►

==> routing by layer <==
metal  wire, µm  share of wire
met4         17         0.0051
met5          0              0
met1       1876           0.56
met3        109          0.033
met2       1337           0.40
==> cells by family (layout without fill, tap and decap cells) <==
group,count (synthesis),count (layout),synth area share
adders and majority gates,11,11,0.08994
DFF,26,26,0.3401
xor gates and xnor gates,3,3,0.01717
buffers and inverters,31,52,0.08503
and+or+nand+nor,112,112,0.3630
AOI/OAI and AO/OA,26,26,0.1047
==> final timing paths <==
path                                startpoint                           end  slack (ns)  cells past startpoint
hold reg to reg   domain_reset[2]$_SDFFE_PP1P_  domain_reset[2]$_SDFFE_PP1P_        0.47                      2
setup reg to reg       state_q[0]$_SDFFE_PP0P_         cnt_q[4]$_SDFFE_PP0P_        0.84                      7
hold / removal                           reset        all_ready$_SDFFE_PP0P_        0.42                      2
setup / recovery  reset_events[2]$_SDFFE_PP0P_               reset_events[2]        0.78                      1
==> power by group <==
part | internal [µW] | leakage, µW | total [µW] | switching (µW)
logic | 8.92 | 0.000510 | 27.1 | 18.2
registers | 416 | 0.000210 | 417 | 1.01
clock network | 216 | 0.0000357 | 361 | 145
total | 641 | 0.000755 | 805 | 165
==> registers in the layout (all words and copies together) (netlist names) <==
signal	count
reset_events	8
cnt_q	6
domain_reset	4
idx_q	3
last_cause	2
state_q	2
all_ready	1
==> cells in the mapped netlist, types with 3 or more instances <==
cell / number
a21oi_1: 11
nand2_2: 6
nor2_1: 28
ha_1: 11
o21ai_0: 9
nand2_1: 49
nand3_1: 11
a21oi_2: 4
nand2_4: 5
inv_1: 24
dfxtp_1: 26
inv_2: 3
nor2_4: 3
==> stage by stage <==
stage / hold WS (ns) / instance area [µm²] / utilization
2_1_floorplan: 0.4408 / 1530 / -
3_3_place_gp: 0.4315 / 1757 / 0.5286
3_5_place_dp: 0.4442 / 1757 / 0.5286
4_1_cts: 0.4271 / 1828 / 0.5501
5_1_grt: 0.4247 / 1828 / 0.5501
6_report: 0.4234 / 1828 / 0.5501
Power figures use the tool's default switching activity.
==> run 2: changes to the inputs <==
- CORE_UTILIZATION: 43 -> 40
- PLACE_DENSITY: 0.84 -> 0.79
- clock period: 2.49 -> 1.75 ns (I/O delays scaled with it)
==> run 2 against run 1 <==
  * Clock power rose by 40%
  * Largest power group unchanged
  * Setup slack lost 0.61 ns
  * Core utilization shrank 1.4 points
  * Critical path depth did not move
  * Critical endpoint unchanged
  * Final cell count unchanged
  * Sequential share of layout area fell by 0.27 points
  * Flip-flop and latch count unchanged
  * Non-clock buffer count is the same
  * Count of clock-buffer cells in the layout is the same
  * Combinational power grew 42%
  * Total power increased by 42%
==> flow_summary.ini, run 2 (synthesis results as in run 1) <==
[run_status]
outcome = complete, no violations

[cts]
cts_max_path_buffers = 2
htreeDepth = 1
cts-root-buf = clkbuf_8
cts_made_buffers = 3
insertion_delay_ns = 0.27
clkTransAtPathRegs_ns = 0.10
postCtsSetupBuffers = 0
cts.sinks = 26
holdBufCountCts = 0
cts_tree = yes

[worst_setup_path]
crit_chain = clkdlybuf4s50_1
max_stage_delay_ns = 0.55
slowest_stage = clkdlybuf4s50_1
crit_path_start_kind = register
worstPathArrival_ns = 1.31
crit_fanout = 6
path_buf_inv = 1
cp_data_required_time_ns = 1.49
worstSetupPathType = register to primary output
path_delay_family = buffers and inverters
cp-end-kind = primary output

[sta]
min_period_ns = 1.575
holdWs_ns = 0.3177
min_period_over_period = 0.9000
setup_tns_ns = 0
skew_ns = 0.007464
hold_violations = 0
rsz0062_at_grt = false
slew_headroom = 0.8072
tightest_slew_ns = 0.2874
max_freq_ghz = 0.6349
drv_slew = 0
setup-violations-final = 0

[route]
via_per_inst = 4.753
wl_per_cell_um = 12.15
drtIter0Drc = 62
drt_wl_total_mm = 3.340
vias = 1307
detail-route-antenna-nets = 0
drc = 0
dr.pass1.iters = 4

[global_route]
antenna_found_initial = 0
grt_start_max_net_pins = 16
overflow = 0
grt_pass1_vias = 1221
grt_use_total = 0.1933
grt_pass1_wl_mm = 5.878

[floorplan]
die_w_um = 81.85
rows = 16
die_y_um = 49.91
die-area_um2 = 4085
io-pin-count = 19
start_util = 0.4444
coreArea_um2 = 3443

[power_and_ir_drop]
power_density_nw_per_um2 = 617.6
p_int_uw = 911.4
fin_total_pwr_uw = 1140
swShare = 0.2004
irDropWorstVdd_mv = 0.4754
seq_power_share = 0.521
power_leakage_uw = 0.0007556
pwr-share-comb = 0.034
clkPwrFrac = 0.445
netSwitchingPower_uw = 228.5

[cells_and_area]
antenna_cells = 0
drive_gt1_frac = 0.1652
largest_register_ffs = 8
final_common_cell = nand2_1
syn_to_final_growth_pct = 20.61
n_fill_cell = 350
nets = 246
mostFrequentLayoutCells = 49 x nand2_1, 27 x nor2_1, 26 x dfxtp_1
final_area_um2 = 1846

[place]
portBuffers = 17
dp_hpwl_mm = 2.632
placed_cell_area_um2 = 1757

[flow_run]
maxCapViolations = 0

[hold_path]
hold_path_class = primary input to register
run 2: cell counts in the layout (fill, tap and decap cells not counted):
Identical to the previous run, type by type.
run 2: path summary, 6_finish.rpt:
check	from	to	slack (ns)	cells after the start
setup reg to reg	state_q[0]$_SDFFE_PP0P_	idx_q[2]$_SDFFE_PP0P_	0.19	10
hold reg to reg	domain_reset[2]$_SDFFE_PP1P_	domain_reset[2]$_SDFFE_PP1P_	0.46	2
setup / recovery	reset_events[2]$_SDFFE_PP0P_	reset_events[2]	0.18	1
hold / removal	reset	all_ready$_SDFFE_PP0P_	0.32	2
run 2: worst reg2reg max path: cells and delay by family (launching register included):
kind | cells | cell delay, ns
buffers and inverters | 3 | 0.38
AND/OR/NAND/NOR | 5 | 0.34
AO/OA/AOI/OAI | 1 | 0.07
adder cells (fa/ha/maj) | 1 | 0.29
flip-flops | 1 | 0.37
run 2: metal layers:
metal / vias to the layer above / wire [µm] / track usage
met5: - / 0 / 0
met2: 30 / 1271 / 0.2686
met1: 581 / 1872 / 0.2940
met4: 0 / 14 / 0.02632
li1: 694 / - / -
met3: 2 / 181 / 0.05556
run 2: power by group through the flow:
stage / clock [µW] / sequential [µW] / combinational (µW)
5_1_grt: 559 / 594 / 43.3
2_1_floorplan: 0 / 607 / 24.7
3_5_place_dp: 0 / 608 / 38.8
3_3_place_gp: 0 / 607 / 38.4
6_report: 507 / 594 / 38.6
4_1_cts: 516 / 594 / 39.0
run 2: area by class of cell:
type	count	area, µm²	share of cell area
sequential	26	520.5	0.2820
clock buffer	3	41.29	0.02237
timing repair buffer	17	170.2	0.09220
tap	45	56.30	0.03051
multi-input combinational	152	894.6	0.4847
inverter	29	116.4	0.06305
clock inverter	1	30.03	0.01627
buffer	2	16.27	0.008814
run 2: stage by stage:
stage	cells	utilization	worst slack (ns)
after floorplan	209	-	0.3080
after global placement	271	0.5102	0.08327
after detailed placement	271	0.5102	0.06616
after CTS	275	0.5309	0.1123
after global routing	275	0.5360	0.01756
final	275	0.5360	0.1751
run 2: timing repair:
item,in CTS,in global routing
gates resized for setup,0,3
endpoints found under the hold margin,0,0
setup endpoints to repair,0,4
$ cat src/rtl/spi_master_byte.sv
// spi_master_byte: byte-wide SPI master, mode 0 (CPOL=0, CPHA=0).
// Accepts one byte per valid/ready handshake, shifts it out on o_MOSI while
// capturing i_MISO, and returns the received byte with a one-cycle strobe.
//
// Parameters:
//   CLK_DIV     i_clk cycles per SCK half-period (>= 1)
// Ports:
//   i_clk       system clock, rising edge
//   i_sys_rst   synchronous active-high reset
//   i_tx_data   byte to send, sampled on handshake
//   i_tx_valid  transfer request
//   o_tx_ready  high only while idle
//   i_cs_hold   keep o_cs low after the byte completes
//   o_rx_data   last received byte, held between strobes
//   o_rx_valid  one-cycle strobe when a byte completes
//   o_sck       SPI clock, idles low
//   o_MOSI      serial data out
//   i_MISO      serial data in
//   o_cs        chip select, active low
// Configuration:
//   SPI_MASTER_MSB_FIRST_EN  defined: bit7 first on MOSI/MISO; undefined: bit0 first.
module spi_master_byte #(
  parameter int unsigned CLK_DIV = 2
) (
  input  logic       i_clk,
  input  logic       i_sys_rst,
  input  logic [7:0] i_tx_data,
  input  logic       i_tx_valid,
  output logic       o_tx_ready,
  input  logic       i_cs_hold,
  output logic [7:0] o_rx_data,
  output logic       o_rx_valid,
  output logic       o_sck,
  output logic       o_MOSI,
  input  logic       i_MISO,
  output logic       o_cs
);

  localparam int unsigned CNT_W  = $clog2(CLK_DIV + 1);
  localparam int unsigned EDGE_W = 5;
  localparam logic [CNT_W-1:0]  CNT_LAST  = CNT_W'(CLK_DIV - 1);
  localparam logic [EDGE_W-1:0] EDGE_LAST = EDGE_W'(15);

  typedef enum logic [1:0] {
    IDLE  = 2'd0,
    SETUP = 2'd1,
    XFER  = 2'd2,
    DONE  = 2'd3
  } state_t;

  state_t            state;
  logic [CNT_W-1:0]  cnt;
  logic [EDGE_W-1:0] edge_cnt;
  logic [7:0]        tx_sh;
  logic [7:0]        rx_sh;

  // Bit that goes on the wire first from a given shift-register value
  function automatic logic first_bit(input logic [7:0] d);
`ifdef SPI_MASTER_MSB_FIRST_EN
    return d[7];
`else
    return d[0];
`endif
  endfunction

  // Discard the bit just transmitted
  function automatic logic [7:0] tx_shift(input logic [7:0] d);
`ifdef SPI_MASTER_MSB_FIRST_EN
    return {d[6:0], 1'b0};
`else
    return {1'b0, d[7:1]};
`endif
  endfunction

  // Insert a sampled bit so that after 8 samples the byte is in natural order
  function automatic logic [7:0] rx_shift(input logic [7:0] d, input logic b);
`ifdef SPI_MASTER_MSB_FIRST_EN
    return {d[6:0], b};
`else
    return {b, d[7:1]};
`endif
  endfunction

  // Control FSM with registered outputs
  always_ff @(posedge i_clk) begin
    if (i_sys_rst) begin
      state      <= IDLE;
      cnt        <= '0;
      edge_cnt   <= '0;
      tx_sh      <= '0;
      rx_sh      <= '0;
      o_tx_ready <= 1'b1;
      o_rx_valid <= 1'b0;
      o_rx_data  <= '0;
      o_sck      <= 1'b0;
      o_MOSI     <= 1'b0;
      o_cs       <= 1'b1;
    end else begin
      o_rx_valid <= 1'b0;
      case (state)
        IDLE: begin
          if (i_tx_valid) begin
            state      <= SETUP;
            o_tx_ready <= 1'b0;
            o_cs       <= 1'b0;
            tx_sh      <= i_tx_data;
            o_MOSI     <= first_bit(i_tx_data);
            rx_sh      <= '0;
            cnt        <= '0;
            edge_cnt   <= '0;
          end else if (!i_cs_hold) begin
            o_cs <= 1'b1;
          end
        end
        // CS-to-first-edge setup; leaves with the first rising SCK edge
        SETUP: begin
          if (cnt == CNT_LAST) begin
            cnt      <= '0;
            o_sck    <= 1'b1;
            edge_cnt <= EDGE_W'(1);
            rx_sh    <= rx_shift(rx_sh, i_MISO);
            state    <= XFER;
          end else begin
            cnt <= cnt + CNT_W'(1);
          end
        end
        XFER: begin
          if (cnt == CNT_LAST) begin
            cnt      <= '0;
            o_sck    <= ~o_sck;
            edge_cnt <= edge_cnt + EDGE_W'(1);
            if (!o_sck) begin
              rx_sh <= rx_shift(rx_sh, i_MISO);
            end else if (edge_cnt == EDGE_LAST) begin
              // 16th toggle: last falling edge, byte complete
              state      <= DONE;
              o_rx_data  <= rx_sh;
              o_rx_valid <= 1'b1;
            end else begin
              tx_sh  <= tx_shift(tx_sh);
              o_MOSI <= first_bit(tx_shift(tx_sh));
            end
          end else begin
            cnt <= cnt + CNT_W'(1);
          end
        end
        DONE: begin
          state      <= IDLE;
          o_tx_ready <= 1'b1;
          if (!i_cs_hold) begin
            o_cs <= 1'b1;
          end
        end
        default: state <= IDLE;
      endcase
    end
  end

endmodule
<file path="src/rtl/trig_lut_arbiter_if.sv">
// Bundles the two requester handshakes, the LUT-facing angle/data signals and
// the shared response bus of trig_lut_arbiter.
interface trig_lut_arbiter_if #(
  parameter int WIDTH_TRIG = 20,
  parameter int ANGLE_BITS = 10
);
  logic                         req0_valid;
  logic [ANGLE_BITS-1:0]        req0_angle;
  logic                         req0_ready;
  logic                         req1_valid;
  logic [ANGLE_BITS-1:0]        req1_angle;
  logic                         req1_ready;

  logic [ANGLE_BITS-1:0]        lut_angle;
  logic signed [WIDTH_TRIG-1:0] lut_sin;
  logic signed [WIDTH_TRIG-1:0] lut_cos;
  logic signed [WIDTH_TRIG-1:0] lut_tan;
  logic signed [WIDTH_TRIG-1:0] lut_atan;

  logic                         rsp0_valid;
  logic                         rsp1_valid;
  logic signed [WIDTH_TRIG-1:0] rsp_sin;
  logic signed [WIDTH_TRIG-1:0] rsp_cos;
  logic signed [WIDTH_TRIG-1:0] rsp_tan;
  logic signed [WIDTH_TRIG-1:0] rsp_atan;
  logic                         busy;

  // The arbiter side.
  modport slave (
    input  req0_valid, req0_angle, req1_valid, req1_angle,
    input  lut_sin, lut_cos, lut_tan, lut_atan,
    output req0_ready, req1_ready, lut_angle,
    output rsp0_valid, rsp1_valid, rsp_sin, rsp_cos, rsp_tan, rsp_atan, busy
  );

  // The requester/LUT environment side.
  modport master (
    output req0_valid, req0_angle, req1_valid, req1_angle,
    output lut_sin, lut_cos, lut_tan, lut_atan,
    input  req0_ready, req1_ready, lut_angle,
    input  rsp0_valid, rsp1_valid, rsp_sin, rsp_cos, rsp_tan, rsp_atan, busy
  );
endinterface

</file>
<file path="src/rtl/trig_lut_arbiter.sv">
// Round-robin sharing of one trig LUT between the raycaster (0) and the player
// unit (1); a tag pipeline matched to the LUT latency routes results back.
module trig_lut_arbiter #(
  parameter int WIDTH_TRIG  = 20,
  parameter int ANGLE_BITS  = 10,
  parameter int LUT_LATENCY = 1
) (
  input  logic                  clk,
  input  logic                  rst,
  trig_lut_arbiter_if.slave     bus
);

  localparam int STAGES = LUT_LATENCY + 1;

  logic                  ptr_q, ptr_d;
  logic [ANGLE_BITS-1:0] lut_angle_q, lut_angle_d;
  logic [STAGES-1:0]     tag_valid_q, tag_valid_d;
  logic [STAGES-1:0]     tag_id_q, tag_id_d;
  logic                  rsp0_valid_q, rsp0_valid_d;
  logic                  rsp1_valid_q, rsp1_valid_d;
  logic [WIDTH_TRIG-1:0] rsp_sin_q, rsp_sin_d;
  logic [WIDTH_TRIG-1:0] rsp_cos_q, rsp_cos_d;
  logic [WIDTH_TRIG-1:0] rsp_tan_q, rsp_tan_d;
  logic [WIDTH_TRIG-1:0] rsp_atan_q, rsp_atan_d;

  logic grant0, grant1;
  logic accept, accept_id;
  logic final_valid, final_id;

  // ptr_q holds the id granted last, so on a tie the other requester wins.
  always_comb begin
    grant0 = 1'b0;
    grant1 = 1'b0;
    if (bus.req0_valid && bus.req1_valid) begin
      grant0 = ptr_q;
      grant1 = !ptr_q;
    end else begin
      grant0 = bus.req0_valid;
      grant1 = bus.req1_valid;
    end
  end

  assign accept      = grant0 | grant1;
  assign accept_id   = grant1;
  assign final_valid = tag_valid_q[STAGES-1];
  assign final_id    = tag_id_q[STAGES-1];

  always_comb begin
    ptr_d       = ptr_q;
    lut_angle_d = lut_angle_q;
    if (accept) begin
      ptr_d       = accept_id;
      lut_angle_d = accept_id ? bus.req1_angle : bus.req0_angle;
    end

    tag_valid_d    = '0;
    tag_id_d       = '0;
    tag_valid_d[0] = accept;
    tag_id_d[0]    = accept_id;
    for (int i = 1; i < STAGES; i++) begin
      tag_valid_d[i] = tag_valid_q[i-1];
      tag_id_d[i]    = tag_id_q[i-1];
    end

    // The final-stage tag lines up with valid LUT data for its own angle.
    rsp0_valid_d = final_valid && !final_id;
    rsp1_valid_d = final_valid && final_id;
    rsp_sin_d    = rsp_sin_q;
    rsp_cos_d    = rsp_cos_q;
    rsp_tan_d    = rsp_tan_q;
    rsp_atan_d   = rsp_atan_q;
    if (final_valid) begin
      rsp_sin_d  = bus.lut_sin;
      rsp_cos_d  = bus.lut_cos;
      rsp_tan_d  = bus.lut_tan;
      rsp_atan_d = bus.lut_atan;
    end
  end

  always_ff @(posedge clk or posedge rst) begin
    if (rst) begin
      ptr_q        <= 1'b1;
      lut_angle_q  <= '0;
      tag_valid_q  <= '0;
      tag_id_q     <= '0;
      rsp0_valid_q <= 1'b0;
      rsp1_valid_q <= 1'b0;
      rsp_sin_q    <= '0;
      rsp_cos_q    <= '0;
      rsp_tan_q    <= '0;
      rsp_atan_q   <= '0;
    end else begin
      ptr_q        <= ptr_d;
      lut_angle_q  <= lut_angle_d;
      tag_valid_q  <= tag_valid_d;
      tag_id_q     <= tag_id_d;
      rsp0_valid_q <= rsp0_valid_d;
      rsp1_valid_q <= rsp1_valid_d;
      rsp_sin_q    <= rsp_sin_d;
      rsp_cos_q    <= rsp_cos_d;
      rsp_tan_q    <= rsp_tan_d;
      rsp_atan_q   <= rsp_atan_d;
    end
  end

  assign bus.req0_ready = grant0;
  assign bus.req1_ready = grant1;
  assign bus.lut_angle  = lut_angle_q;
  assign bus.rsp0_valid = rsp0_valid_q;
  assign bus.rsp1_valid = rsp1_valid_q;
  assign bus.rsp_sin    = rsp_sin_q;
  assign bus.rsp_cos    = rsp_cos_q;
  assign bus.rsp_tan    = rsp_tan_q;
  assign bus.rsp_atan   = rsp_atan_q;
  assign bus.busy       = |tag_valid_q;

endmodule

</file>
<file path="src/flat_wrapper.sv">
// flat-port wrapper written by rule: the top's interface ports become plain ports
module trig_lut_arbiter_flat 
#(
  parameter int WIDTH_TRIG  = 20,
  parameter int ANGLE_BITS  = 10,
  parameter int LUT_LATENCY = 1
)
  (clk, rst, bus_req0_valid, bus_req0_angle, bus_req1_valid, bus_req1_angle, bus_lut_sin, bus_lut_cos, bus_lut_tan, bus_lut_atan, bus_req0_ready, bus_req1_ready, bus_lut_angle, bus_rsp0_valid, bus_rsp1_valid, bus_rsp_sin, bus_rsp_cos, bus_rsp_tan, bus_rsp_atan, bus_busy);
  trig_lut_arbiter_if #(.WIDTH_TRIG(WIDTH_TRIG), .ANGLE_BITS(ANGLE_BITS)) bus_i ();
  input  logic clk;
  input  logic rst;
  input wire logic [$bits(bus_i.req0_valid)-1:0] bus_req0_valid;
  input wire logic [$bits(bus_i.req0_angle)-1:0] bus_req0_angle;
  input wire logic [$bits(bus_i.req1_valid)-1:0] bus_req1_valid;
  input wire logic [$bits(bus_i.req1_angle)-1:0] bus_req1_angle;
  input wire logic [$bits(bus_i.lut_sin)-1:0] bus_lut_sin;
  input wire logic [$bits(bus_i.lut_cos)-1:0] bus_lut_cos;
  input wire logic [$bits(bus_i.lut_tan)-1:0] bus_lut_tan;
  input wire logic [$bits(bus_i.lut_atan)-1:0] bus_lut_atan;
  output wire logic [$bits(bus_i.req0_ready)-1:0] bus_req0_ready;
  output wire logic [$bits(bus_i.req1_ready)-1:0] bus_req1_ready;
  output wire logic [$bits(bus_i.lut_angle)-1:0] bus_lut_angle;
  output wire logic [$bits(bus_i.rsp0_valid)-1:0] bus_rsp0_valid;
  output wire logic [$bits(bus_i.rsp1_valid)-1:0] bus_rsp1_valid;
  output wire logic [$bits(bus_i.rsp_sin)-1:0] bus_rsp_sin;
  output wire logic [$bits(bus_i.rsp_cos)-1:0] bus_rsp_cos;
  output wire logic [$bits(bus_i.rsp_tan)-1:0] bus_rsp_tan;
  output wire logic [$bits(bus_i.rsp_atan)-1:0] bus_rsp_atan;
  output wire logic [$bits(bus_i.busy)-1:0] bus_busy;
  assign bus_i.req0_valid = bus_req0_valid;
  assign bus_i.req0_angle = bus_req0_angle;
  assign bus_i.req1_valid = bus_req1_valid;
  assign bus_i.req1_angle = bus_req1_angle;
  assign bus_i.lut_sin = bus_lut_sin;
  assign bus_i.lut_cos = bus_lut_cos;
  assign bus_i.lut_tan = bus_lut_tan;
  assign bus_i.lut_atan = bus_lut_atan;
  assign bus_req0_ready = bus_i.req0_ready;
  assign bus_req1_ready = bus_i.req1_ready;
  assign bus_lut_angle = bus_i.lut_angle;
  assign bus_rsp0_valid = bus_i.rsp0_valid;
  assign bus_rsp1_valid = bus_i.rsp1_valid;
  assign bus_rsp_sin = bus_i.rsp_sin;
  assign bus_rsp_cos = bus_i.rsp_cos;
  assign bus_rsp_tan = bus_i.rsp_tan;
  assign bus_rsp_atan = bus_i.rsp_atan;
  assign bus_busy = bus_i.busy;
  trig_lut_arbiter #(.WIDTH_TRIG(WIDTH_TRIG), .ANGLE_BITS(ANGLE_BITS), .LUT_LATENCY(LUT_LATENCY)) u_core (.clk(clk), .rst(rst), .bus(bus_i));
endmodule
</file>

◄

Scan the material for "unchanged" and copy the lines that hold it.

* _Response_
  * Largest power group unchanged
  * Critical endpoint unchanged
  * Final cell count unchanged
  * Flip-flop and latch count unchanged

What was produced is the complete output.